How to complete this task >> Only the number is wanted: how many lines below contain "TAPS"?

Source data >>
`src/rtl/bdc_pkg.sv`:
```
package bdc_pkg;

  // Bus cycle phase: one address clock, then two strobe clocks.
  typedef enum logic [1:0] {
    PH_IDLE  = 2'd0,
    PH_ADDR  = 2'd1,
    PH_XFER1 = 2'd2,
    PH_XFER2 = 2'd3
  } phase_e;

  // Origin and direction of the cycle currently on the bus.
  typedef enum logic [1:0] {
    KIND_DECOY = 2'd0,
    KIND_READ  = 2'd1,
    KIND_WRITE = 2'd2
  } kind_e;

endpackage

```
`src/rtl/bdc_lfsr.sv`:
```
// Galois shift register that supplies decoy addresses.
module bdc_lfsr #(
  parameter int          LW   = 16,
  parameter logic [LW-1:0] TAPS = 16'hB400,
  parameter logic [LW-1:0] SEED = 16'hACE1
) (
  input  logic          clk,
  input  logic          rst_n,
  input  logic          adv,
  input  logic          load,
  input  logic [LW-1:0] load_val,
  output logic [LW-1:0] state
);

  logic [LW-1:0] state_q;
  logic [LW-1:0] state_d;
  logic [LW-1:0] stepped;
  logic          en;

  always_comb begin
    stepped = {1'b0, state_q[LW-1:1]} ^ (state_q[0] ? TAPS : '0);
    en      = 1'b0;
    state_d = state_q;
    if (load && (|load_val)) begin
      en      = 1'b1;
      state_d = load_val;
    end else if (adv) begin
      en      = 1'b1;
      state_d = stepped;
    end
  end

  always_ff @(posedge clk or negedge rst_n) begin
    if (!rst_n) begin
      state_q <= SEED;
    end else if (en) begin
      state_q <= state_d;
    end
  end

  assign state = state_q;

endmodule

```
`src/rtl/bdc_seq.sv`:
```
// Bus cycle sequencer: picks real or decoy at each boundary.
module bdc_seq
  import bdc_pkg::*;
#(
  parameter int AW = 16,
  parameter int DW = 8
) (
  input  logic          clk,
  input  logic          rst_n,
  input  logic          run,
  input  logic          core_req,
  input  logic          core_we,
  input  logic [AW-1:0] core_addr,
  input  logic [DW-1:0] core_wdata,
  input  logic [AW-1:0] decoy_addr,
  output logic          decoy_adv,
  output logic          core_ready,
  output phase_e        phase,
  output kind_e         kind,
  output logic [AW-1:0] cyc_addr,
  output logic [DW-1:0] cyc_wdata
);

  phase_e        phase_q, phase_d;
  kind_e         kind_q, kind_d;
  logic [AW-1:0] addr_q, addr_d;
  logic [DW-1:0] wdata_q, wdata_d;
  logic          at_edge;
  logic          take_real;
  logic          take_decoy;
  logic          load_cyc;

  always_comb begin
    at_edge    = (phase_q == PH_IDLE) || (phase_q == PH_XFER2);
    take_real  = at_edge && core_req;
    take_decoy = at_edge && !core_req && run;
    load_cyc   = take_real || take_decoy;

    unique case (phase_q)
      PH_ADDR:  phase_d = PH_XFER1;
      PH_XFER1: phase_d = PH_XFER2;
      default:  phase_d = load_cyc ? PH_ADDR : PH_IDLE;
    endcase

    if (take_real) begin
      kind_d  = core_we ? KIND_WRITE : KIND_READ;
      addr_d  = core_addr;
      wdata_d = core_we ? core_wdata : '0;
    end else begin
      kind_d  = KIND_DECOY;
      addr_d  = decoy_addr;
      wdata_d = '0;
    end
  end

  always_ff @(posedge clk or negedge rst_n) begin
    if (!rst_n) begin
      phase_q <= PH_IDLE;
    end else begin
      phase_q <= phase_d;
    end
  end

  always_ff @(posedge clk or negedge rst_n) begin
    if (!rst_n) begin
      kind_q  <= KIND_DECOY;
      addr_q  <= '0;
      wdata_q <= '0;
    end else if (load_cyc) begin
      kind_q  <= kind_d;
      addr_q  <= addr_d;
      wdata_q <= wdata_d;
    end
  end

  assign decoy_adv  = take_decoy;
  assign core_ready = take_real;
  assign phase      = phase_q;
  assign kind       = kind_q;
  assign cyc_addr   = addr_q;
  assign cyc_wdata  = wdata_q;

endmodule

```
`src/rtl/bdc_ret.sv`:
```
// Read return path: forwards real read bytes, drops decoy bytes.
module bdc_ret
  import bdc_pkg::*;
#(
  parameter int DW = 8
) (
  input  logic          clk,
  input  logic          rst_n,
  input  phase_e        phase,
  input  kind_e         kind,
  input  logic [DW-1:0] ext_rdata,
  output logic [DW-1:0] core_rdata,
  output logic          core_rvalid
);

  logic [DW-1:0] rdata_q;
  logic          valid_q;
  logic          capture;

  always_comb begin
    capture = (phase == PH_XFER2) && (kind == KIND_READ);
  end

  always_ff @(posedge clk or negedge rst_n) begin
    if (!rst_n) begin
      rdata_q <= '0;
    end else if (capture) begin
      rdata_q <= ext_rdata;
    end
  end

  always_ff @(posedge clk or negedge rst_n) begin
    if (!rst_n) begin
      valid_q <= 1'b0;
    end else begin
      valid_q <= capture;
    end
  end

  assign core_rdata  = rdata_q;
  assign core_rvalid = valid_q;

endmodule

```
`src/rtl/bus_decoy_seq.sv`:
```
// Top: decoy read cycle inserter on a byte-wide external memory bus.
module bus_decoy_seq
  import bdc_pkg::*;
#(
  parameter int          AW   = 16,
  parameter int          DW   = 8,
  parameter int          LW   = 16,
  parameter logic [LW-1:0] TAPS = 16'hB400,
  parameter logic [LW-1:0] SEED = 16'hACE1
) (
  input  logic          clk,
  input  logic          rst_n,
  input  logic          run,
  input  logic          seed_load,
  input  logic [LW-1:0] seed_val,
  input  logic          core_req,
  input  logic          core_we,
  input  logic [AW-1:0] core_addr,
  input  logic [DW-1:0] core_wdata,
  output logic          core_ready,
  output logic [DW-1:0] core_rdata,
  output logic          core_rvalid,
  output logic [AW-1:0] ext_addr,
  output logic          ext_ale,
  output logic          ext_rd_n,
  output logic          ext_wr_n,
  output logic [DW-1:0] ext_wdata,
  output logic          ext_oe,
  input  logic [DW-1:0] ext_rdata,
  output logic          decoy_cycle
);

  localparam int SYNC_STAGES = 2;

  logic [SYNC_STAGES-1:0] rst_sync_q;
  logic                   rst_int_n;
  logic                   req_g;
  logic                   run_g;
  logic                   decoy_adv;
  logic [LW-1:0]          lfsr_state;
  phase_e                 phase;
  kind_e                  kind;
  logic [AW-1:0]          cyc_addr;
  logic [DW-1:0]          cyc_wdata;
  logic                   in_xfer;

  // Reset asserts at once and is released on a clock edge.
  always_ff @(posedge clk or negedge rst_n) begin
    if (!rst_n) begin
      rst_sync_q <= '0;
    end else begin
      rst_sync_q <= {rst_sync_q[SYNC_STAGES-2:0], 1'b1};
    end
  end
  assign rst_int_n = rst_sync_q[SYNC_STAGES-1];

  assign req_g = core_req && rst_int_n;
  assign run_g = run && rst_int_n;

  bdc_lfsr #(
    .LW   (LW),
    .TAPS (TAPS),
    .SEED (SEED)
  ) u_lfsr (
    .clk      (clk),
    .rst_n    (rst_int_n),
    .adv      (decoy_adv),
    .load     (seed_load),
    .load_val (seed_val),
    .state    (lfsr_state)
  );

  bdc_seq #(
    .AW (AW),
    .DW (DW)
  ) u_seq (
    .clk        (clk),
    .rst_n      (rst_int_n),
    .run        (run_g),
    .core_req   (req_g),
    .core_we    (core_we),
    .core_addr  (core_addr),
    .core_wdata (core_wdata),
    .decoy_addr (lfsr_state[AW-1:0]),
    .decoy_adv  (decoy_adv),
    .core_ready (core_ready),
    .phase      (phase),
    .kind       (kind),
    .cyc_addr   (cyc_addr),
    .cyc_wdata  (cyc_wdata)
  );

  bdc_ret #(
    .DW (DW)
  ) u_ret (
    .clk         (clk),
    .rst_n       (rst_int_n),
    .phase       (phase),
    .kind        (kind),
    .ext_rdata   (ext_rdata),
    .core_rdata  (core_rdata),
    .core_rvalid (core_rvalid)
  );

  // Pin decode from the registered phase and kind: identical shape for
  // real and decoy reads.
  always_comb begin
    in_xfer     = (phase == PH_XFER1) || (phase == PH_XFER2);
    ext_ale     = (phase == PH_ADDR);
    ext_rd_n    = !(in_xfer && (kind != KIND_WRITE));
    ext_wr_n    = !(in_xfer && (kind == KIND_WRITE));
    ext_oe      = in_xfer && (kind == KIND_WRITE);
    ext_addr    = cyc_addr;
    ext_wdata   = cyc_wdata;
    decoy_cycle = (phase != PH_IDLE) && (kind == KIND_DECOY);
  end

endmodule

```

Solution to this problem >> 4